国家への意志〜新たなる国家戦略を

政治経済学部2年 小沼巧

目下日本のメディアがホリエモン問題に関してヒートアップしていた今年二月、我が国の国是が疑問視されるひとつの事件が発生した。2006年2月13日、警視庁公安部が、外為法違反容疑により株式会社「ミツトヨ」の捜索を行ったのである。

核兵器製造に転用可能な「三次元測定機」が無許可で中国とタイに輸出されていた問題であり、IAEAリビアの査察を行った際にその痕跡が発見されて疑惑が生じ、今回の捜索へと繋がったのである。パキスタンのカーン博士による「核の闇市場」は記憶に新しいが、それへの関与アクターとして、唯一の被爆国であり、非核三原則を掲げる我が国企業も例外でないことが露呈されたのである。
近年の国際政治経済環境の変動は著しく、従来的な脅威に加え、大量破壊兵器(WMD)とテロリストとの繋がりは、いよいよ現実味を増しつつある。具体的にはロシアから核兵器が流出した事件やイラン問題、そして我が国にもアルカイダ系テロ工作員が新潟に潜伏していた問題、極めつけは「北朝鮮の武器の90%は日本から来た」という元北朝鮮技師の証言が挙げられる。これは例えば、経済援助という名目で資金や技術を供給しても、それを経済水準の向上ではなく、軍事技術開発へと転用され、結果として我が国の安全保障を脅かす結果になるという大変深刻な問題である。
技術の汎用性が高まり、同じ技術が善にも悪にもなる時代。「安全保障は専門家にだけ任せておけば良い」という前提は最早崩壊し、政治家、企業、そして我々一人一人が意識しなければならない問題になってしまった。

勿論、日本政府は無策な訳ではない。経産省がキャッチ・オール規制を導入し、原則全ての輸出品のエンドユーザーをチェックする体制は整えられているし、PSI(拡散に対する安全保障構想)やアジア輸出管理セミナーを開催し、国内国外問わず、DUT(軍民両用技術)の拡散問題に対する普及啓蒙活動を実施している。だが今回の事件は、「エンドユーザー訪問」、即ち疑惑があるエンドユーザーに対して実際にその企業を訪れて調査をする手法を活用していないことに帰結したし、何より日本国の自律的政策ではなく、IAEAという国際機関の調査により問題が発覚したものであるため、日本国に対して抱かれる不信感は相当なものとなろう。

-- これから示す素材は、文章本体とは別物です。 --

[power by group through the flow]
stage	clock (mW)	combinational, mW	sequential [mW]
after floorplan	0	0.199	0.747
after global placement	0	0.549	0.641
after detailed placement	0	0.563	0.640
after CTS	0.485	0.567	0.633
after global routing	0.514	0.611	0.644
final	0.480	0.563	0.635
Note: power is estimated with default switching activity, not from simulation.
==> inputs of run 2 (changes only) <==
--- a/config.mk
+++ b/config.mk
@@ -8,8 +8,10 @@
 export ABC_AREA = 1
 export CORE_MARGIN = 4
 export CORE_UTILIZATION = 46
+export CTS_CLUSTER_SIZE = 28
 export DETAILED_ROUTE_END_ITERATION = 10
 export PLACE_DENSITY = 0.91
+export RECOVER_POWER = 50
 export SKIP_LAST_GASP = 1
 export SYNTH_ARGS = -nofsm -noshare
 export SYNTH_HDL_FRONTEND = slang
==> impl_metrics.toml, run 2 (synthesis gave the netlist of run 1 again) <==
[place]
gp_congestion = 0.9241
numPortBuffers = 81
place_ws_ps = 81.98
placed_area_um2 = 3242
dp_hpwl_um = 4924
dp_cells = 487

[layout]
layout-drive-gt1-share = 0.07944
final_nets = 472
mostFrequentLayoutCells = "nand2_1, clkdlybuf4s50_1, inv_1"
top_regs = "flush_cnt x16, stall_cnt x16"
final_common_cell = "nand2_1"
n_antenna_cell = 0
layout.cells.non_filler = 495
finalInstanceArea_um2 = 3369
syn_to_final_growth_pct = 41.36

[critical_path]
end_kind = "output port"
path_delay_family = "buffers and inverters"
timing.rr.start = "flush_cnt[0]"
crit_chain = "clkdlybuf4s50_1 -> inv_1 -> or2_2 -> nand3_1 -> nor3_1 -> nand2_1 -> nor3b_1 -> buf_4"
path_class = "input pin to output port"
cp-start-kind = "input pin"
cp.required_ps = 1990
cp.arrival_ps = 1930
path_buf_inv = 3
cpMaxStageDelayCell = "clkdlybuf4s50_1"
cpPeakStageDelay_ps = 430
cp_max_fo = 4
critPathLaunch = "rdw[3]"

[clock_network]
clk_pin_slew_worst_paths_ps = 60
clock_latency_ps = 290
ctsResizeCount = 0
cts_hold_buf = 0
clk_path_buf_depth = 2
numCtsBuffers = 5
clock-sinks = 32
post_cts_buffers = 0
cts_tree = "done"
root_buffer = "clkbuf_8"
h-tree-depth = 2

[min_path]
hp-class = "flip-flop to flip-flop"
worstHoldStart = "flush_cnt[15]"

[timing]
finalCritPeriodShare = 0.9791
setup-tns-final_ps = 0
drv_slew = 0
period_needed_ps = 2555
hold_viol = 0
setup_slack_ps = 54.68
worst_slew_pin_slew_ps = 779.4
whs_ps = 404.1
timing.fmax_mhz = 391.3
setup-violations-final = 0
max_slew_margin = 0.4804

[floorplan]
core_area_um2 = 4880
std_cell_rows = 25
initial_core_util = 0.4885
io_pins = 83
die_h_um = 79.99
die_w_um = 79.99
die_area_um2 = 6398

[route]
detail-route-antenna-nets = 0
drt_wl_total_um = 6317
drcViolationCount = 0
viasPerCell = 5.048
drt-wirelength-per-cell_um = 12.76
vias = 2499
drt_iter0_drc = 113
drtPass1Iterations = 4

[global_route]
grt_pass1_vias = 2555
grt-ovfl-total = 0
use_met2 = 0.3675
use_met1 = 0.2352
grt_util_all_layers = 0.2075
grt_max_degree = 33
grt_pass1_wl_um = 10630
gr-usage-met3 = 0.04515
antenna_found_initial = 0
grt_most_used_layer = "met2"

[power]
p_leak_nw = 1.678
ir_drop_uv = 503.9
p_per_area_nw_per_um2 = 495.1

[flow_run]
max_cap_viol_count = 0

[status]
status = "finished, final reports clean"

また、広義の安全保障問題で、我が国のメディアが然程頻繁に報道しないが極めて重要な問題として、所謂「年次改革要望書」がある。関岡英之氏の「拒否できない日本」に詳しく、私自身、インターネットを通じて本文(英文)・日本語仮訳ともに熟読してみた。そこから読み取れるのは、正当なコミュニケーション・プロセスを通じた、「日本文明の西洋文明化」とでも形容すべき内容であり、郵政民営化や商法改正といった構造改革の根源は米国の戦略に起因していたという事実である。昨今の耐震偽装問題も、阪神淡路大震災の三年後に規制緩和された建築基準法にまでその原因を遡ることもできる。国民の生命財産の安全保障は一体、どうなってしまったのか?

勿論、この「年次改革要望書」によって日本が発展し、国民が幸福になれるのであれば、SII(構造障壁イニシアティブ=日米構造協議)紛いのプロセスであっても肯定的に受け止めて然るべきである。しかし、日本を訴訟大国にすることによって競争力を阻害しようとする意図(訴訟の頻発が米国企業の競争力を損なったという教訓からブッシュ政権は再選後、訴訟抑制法に署名している)や、NTTを競合しやすくすること(=具体的には外為法の改正だと思われる)によって、自衛隊などの軍事分野・災害有事等緊急に於ける影響の両面に跨る通信主権を脅かす可能性を孕んでおり、決して良いものとは言えない。
また、新自由主義経済政策による国際競争力の強化とは聞こえが良いし、国際社会に於いて競争力は安全保障のためにも必要不可欠であるのだが、冷戦期ソ連に勝利した米国の経済政策は決してレッセフェール的なものではなく、産学官が緊密に連携したテクノシステムであり、規制緩和が国際競争力の向上に繋がるとは一概に言い切れない。実際、当時の米国はコストに一定の利益を上乗せする方式での契約(コスト・プラス利益方式)や、政府が設備投資を行い、その施設を民間に使用させる(GOCO方式)等といった経済体制であったし、当時の半導体の世界シェアの90%を占めた日本経済は、通産省が音戸をとって集中投資を行った(超LSI技術研究組合)結果であった。資源配分の機構としてのみ市場を捉える新古典派以降の市場論の限界、つまり「完全自由競争」という仮定の弊害は、約10年も前のアジア通貨危機によって証明されたはずではなかったのだろうか?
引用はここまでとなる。